ブラジル大統領選、支持率首位の極右候補刺され重傷

Brazilian right-wing presidential candidate Jair Bolsonaro gestures after being stabbed in the stomach during a campaign rally in Juiz de Fora, Minas Gerais State, in southern Brazil, on September 6, 2018. Image copyright AFP/Getty Images
Image caption 腹部を刺された直後のジャイル・ボルソナロ候補

10月7日に大統領選を控えるブラジルで、支持率首位のジャイル・ボルソナロ候補(63)が集会で腹部を刺された。

極右・社会主義自由党のボルソナロ党首は6日、ブラジル南東部ミナスジェライス州で群衆に囲まれた際に、襲撃された。

病院関係者によると、ボルソナロ氏は腸に傷を負ったため手術を受けた。回復する見込みだという。

ボルソナロ氏は人種差別的、同性愛差別的な発言で物議をかもしているが、最近の世論調査で大きく勢力を拡大している。

ルイス・イナシオ・ルラ・ダシルバ元大統領の出馬禁止が覆されない限り、10月の大統領選でボルソナロ氏が最多得票を獲得する見通しだ。

襲撃はどのように起こった?

事件はミナスジェライス州ジュイス・デ・フォラで起きた。現場映像によると、ボルソナロ氏は支持者らに担ぎ上げられ親指を立てた際に、ナイフのようなもので刺された。

痛みで前かがみになったボルソナロ氏を、支持者たちは直ちに降ろして車へ運んだ。

事件の後、ボルソナロ氏の息子フラビオ氏はツイッターには傷は「軽い」と書き込んだが、2時間後にはより深刻な状況を伝えた。
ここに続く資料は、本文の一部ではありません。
From an optimization exercise on the open Yosys and OpenROAD flow, aimed at small area, a short achievable clock period and few clock cycles per item; shortcuts taken in it are not production practice. In this exercise RTL edits were held to simulation tests only and were not proved equivalent to the original. No activity file was given, so power comes from the tool's default toggle rates.

==> flow/design.v (excerpt) <==
module fcodec_rx (
    input  wire        clk,
    input  wire        rst,
    input  wire        host_req,
    input  wire        host_we,
    input  wire [11:0] host_addr,
    input  wire [15:0] host_wdata,
    output wire        host_ack,
    output reg  [15:0] host_rdata,
    input  wire        rx_valid,
    input  wire        rx_fail,
    input  wire [7:0]  rx_data,
    output wire        rx_ready
);
Size: roughly 2200 flip-flops, roughly 60 I/O pins, roughly 0.060 mm^2 of cells after synthesis.
export LEC_CHECK = 0
export CAP_MARGIN = 20
export CORE_MARGIN = 2
export CORE_UTILIZATION = 50
export CTS_CLUSTER_DIAMETER = 80
export CTS_CLUSTER_SIZE = 28
export PLACE_DENSITY = 0.6
export SETUP_SLACK_MARGIN = 5
export SLEW_MARGIN = 20
create_clock -name core_clock -period 10.0 [get_ports {clk}]
run.sh (not shown) runs the stock make flow with config.mk's settings and CLKGATE_MAP_FILE= SYNTH_SCRIPT=/design/flow/synth_recipe.tcl, a recipe that flattens the netlist after the stock synthesis.
Testbench counts at the start, summed over its fixed seeds: cycles 83,193, frames 960.
==> next run, changes <==
==> flow/flow/run.sh (new file) <==
#!/bin/bash
# Layout: the standard ORFS flow (standard.sh, synthesis included), with
# two changes:
#  - slow wide OR/NOR cells (or3, or4, nor3, nor4 and the 5-input
#    and-or/or-and cells) are added to the platform's don't-use list, so
#    that synthesis and the resizer build the port-to-port logic from
#    faster gates;
#  - clock tree: clkbuf_8 sink buffers in larger sink clusters, no dummy
#    loads.
# ORFS writes each step's log under orfs/logs/; make's own output goes to
# flow_make.log.
set -euo pipefail
export DONT_USE_CELLS="sky130_fd_sc_hd__or4_1 sky130_fd_sc_hd__or4_2 sky130_fd_sc_hd__or4_4 sky130_fd_sc_hd__or4b_1 sky130_fd_sc_hd__or4b_2 sky130_fd_sc_hd__or4b_4 sky130_fd_sc_hd__or4bb_1 sky130_fd_sc_hd__or4bb_2 sky130_fd_sc_hd__or4bb_4 sky130_fd_sc_hd__nor4_1 sky130_fd_sc_hd__nor4_2 sky130_fd_sc_hd__nor4_4 sky130_fd_sc_hd__nor4b_1 sky130_fd_sc_hd__nor4b_2 sky130_fd_sc_hd__nor4b_4 sky130_fd_sc_hd__nor4bb_1 sky130_fd_sc_hd__nor4bb_2 sky130_fd_sc_hd__nor4bb_4 sky130_fd_sc_hd__or3_1 sky130_fd_sc_hd__or3_2 sky130_fd_sc_hd__or3_4 sky130_fd_sc_hd__or3b_1 sky130_fd_sc_hd__or3b_2 sky130_fd_sc_hd__or3b_4 sky130_fd_sc_hd__nor3_1 sky130_fd_sc_hd__nor3_2 sky130_fd_sc_hd__nor3_4 sky130_fd_sc_hd__nor3b_1 sky130_fd_sc_hd__nor3b_2 sky130_fd_sc_hd__nor3b_4 sky130_fd_sc_hd__a2111o_1 sky130_fd_sc_hd__a2111o_2 sky130_fd_sc_hd__a2111o_4 sky130_fd_sc_hd__a2111oi_0 sky130_fd_sc_hd__a2111oi_1 sky130_fd_sc_hd__a2111oi_2 sky130_fd_sc_hd__a2111oi_4 sky130_fd_sc_hd__o2111a_1 sky130_fd_sc_hd__o2111a_2 sky130_fd_sc_hd__o2111a_4 sky130_fd_sc_hd__o2111ai_1 sky130_fd_sc_hd__o2111ai_2 sky130_fd_sc_hd__o2111ai_4 sky130_fd_sc_hd__o41ai_1 sky130_fd_sc_hd__o41ai_2 sky130_fd_sc_hd__o41ai_4 sky130_fd_sc_hd__o41a_1 sky130_fd_sc_hd__o41a_2 sky130_fd_sc_hd__o41a_4"
CTS="-sink_clustering_enable -repair_clock_nets -dont_use_dummy_load"
CTS="$CTS -buf_list sky130_fd_sc_hd__clkbuf_8 -sink_buffer_max_cap_derate 1.0"
CTS="$CTS -sink_clustering_size 18 -sink_clustering_max_diameter 50"
bash standard.sh "CTS_ARGS=$CTS" finish > flow_make.log 2>&1
==> flow/standard.sh (new file) <==
#!/bin/bash
# synth_recipe.tcl (not shown) runs the flow's synth.tcl, then flattens the netlist and writes it again
# the make line also repeats each setting of config.mk as NAME=value (left out here)
make -C /OpenROAD-flow-scripts/flow DESIGN_CONFIG=/design/flow/config.mk WORK_HOME=/design/flow/orfs CLKGATE_MAP_FILE= SYNTH_SCRIPT=/design/flow/synth_recipe.tcl "${@:-finish}"
- CORE_UTILIZATION: 50 -> 40
- CTS_CLUSTER_DIAMETER: 80 -> unset
- CTS_CLUSTER_SIZE: 28 -> unset
removed: flow/run.sh
Result:
- combinational power goes down by 5.8%
- register-to-register slack gets worse by 0.07 ns
- hold slack gets worse by 0.037 ns
- core utilization goes down by 11 points
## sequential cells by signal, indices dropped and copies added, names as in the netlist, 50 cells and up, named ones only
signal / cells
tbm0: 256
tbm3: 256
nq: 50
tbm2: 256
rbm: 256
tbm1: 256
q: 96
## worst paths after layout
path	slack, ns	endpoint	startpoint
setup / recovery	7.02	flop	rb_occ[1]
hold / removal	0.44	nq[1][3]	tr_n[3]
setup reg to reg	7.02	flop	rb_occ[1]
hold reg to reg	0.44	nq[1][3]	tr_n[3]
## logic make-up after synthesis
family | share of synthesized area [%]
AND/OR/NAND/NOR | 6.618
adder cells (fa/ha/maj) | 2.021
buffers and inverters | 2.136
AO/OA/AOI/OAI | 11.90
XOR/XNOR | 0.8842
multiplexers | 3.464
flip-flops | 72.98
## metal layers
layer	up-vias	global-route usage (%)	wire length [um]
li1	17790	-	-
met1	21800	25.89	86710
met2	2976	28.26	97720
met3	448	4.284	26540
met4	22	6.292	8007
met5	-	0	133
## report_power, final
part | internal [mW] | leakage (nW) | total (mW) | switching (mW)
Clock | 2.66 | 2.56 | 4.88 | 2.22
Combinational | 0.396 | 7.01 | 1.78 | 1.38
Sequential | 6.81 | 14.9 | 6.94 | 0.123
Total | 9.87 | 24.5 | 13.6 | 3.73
「残念ながら、思っていた以上に深刻だ。父は大量に血を失い、病院に着いたときの血圧は10/3だった。ほとんど死んでいた。今は容体が安定したようだ。祈ってください!」

病院関係者は、ボルソナロ氏は命に関わる「深い」刺傷を腸に受けており、容体は「重体だが安定」していると話した。

A handout photo made available by the Military Police shows Adelio Obispo de Oliveira, suspected of allegedly stabbing presidential candidate Jair Bolsonaro. Image copyright EPA
Image caption 軍警察はボルソナロ氏を刺したと見られる男の写真を公開した

ボルソナロ氏は2時間の手術の後、集中治療室で回復に向かっているが、少なくとも1週間から10日間の入院が必要だという。

警察は、「アデリオ・オビスポ・デ・オリベイラ」という男を実行犯として逮捕したと発表した。

事件への反応は?

ボルソナロ氏の対立候補はいずれも事件を非難している。ルラ元大統領に代わって労働党の擁立候補となる見込みのフェルナンド・ハダッド氏は、襲撃は「不条理で残念なもの」と話した。

現職のミシェル・テメル大統領も、このような襲撃は民主主義の国では「容認できるものではなく」、ボルソナロ氏の回復を願っていると述べた。

ジルマ・バナ・ルセフ前大統領は、今回の襲撃は必ず罰せられることで「他の候補者に同じことが起きないための例になるべき」だと話している。

ボルソナロ氏の支持層は?

ボルソナロ氏の支持者は、犯罪を取り締まる力強い指導者として、同氏に期待を寄せている。

ソーシャルメディアで数百万人にフォローされる同氏は、「ブラジルのトランプ」と大勢に呼ばれている。

銃規制の緩和を主張しているほか、強硬な反中絶論者として数百万の福音派のキリスト教徒から支持を得ている。

ボルソナロ氏の経歴

元陸軍大尉のボルソナロ氏は、1980年代に兵士の権利保護を掲げて政界入りした。

当時ブラジルは民政に移管したばかりで、1989年に初の大統領選が行われた。

当時、ボルソナロ氏が大統領選の主要候補になると考える人はほとんどいなかった。しかし、労働党政権の崩壊や2016年のルセフ前大統領の弾劾裁判などが、ブラジル政局の深い溝を浮き彫りにした。

ボルソナロ氏の歯に衣を着せない発言や法の秩序を守る姿勢に、汚職や経済危機で左派を非難する多くの有権者が共感を覚えた。

File photo: Jair Bolsonaro gestures during a campaign rally Image copyright AFP

ボルソナロ氏は2011年には米プレイボーイ誌の取材で、「同性愛者の息子を愛することはできない」と述べ、もしそのような息子がいたら「事故で死んでほしい」と語った。

2015年には、新聞社の取材でマリア・ド・ロザリオ下院議員について「とても醜いのでレイプする価値がない」と発言し、名誉毀損の罪で損害賠償を支払っている。

また現在、アフリカ系ブラジル人に対する人種差別的な発言をめぐって捜査されている。